Os enquadramentos trabalham a favor da história que está sendo contada, principalmente na utilização de planos detalhes que revelam sentimentos internos das personagens e pequenas ações que contribuem para as viradas da narrativa. A fotografia também evoca sensações plurais dentro daquela realidade. A mistura de temperaturas na direção de arte e no figurino, juntamente com os tons mais escuros, contam muito sobre os segredos bizarros e os passados e presentes cobertos de erros.

O Problema de Nascer

A criação deste ambiente de tensão em O Problema de Nascer, onde ruídos e silêncios se unem, aparentemente, para causar um clima de suspensão, não se sustentam durante toda projeção. Após a fuga de Elli (Lena Watson), a trama se perde um pouco e procura se encontrar através de traços deixados na configuração de Elli e como isso afeta seu contato com a nova dona. Apesar desta busca, o que acontece nesta escolha é uma repetição de informações que o público já havia entendido, deixando uma sensação de tempo dilatado, sem que alguma quebra ou velocidade sejam postas para equilibrar este ritmo.

Ainda pode-se dizer neste texto como todo o apuro estético e o desejo de Wollner de discutir uma temática tão complexa como a pedofilia acaba se encaminhando por um caminho que  soa um tanto antiético. Elli é um robô comprado para fingir ser uma verdadeira garota que desapareceu faz algum tempo. Quem adquire o item é o pai da menina, um homem que abusava de sua filha. A questão mais perturbadora é ver Watson imprimir comportamentos adultos, emitir gemidos como se estivesse no ato sexual, criar contato físico com um homem adulto. Uma intérprete criança exposta na tela sempre seminua, com expressões faciais que tentam emular a de mulheres e em sequências não apropriadas para a sua aparente faixa etária.
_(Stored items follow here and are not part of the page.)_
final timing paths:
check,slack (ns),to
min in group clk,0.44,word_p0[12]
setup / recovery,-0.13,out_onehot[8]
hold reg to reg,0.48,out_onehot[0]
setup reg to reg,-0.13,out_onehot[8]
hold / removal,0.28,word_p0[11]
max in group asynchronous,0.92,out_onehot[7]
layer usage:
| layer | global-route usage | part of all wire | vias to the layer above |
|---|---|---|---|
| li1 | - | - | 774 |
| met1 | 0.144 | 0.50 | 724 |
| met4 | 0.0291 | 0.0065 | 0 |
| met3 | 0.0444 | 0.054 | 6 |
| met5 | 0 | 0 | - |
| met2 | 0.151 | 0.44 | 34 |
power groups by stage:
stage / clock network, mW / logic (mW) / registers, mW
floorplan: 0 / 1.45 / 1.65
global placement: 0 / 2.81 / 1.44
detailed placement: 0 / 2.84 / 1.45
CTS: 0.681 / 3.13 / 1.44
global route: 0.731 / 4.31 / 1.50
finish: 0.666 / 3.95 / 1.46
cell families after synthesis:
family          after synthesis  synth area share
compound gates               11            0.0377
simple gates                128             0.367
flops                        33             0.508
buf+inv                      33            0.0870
<file path="config.mk">
export PLATFORM = sky130hd
export DESIGN_NAME = bist_pattern_harness
export DESIGN_NICKNAME = d
export VERILOG_FILES = /design/src/rtl/bist_pattern_harness.sv
export SDC_FILE = /design/constraint.sdc
export NUM_CORES = 1
export LEC_CHECK = 0
export CORE_ASPECT_RATIO = 0.8
export CORE_MARGIN = 8
export CORE_UTILIZATION = 40
export CTS_CLUSTER_DIAMETER = 150
export CTS_CLUSTER_SIZE = 25
export DETAILED_ROUTE_END_ITERATION = 6
export GPL_ROUTABILITY_DRIVEN = 0
export PLACE_DENSITY = 0.71
export SYNTH_ARGS = -nofsm -noshare
export SYNTH_HDL_FRONTEND = slang
export SYNTH_SLANG_ARGS = --single-unit
</file>
<file path="constraint.sdc">
create_clock -name clk -period 2.46 [get_ports clk]
set_input_delay 0.615 -clock clk [delete_from_list [all_inputs] [get_ports clk]]
set_output_delay 0.615 -clock clk [all_outputs]
set_load 0.005 [all_outputs]
</file>
<file path="config.mk">
export PLATFORM = sky130hd
export DESIGN_NAME = melody_player_flat
export DESIGN_NICKNAME = d
export VERILOG_FILES = /design/src/rtl/melody_player_if.sv /design/src/rtl/melody_player.sv /design/src/flat_wrapper.sv
export SDC_FILE = /design/constraint.sdc
export NUM_CORES = 1
export LEC_CHECK = 0
export CAP_MARGIN = 30
export CORE_UTILIZATION = 59
export CTS_CLUSTER_DIAMETER = 100
export DETAILED_ROUTE_END_ITERATION = 6
export PLACE_DENSITY = 0.86
export SYNTH_ARGS = -nofsm -noshare
export SYNTH_HDL_FRONTEND = slang
export SYNTH_SLANG_ARGS = --single-unit
</file>
<file path="constraint.sdc">
create_clock -name clk -period 3.26 [get_ports clk]
set_input_delay 0.652 -clock clk [delete_from_list [all_inputs] [get_ports clk]]
set_output_delay 0.652 -clock clk [all_outputs]
set_load 0.02 [all_outputs]
</file>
Para finalizar, esta suposta problematização de Wollner não chega em algum lugar palpável, deixando apenas o abuso como um “ponto de partida”. Não há uma reação de Ellie ou de alguma outra personagem na tela que não seja o pai. É importante ressaltar que O Problema de Nascer vem sendo discutido pela crítica internacional, dividindo opiniões. A maior gravidade para alguns seria o fato deste ser um material rico para pedófilos fantasiarem com esta criança posta por Wollner. Com uma ampla opção no catálogo da Mostra de São Paulo, pular esta exibição pode ser uma melhor opção!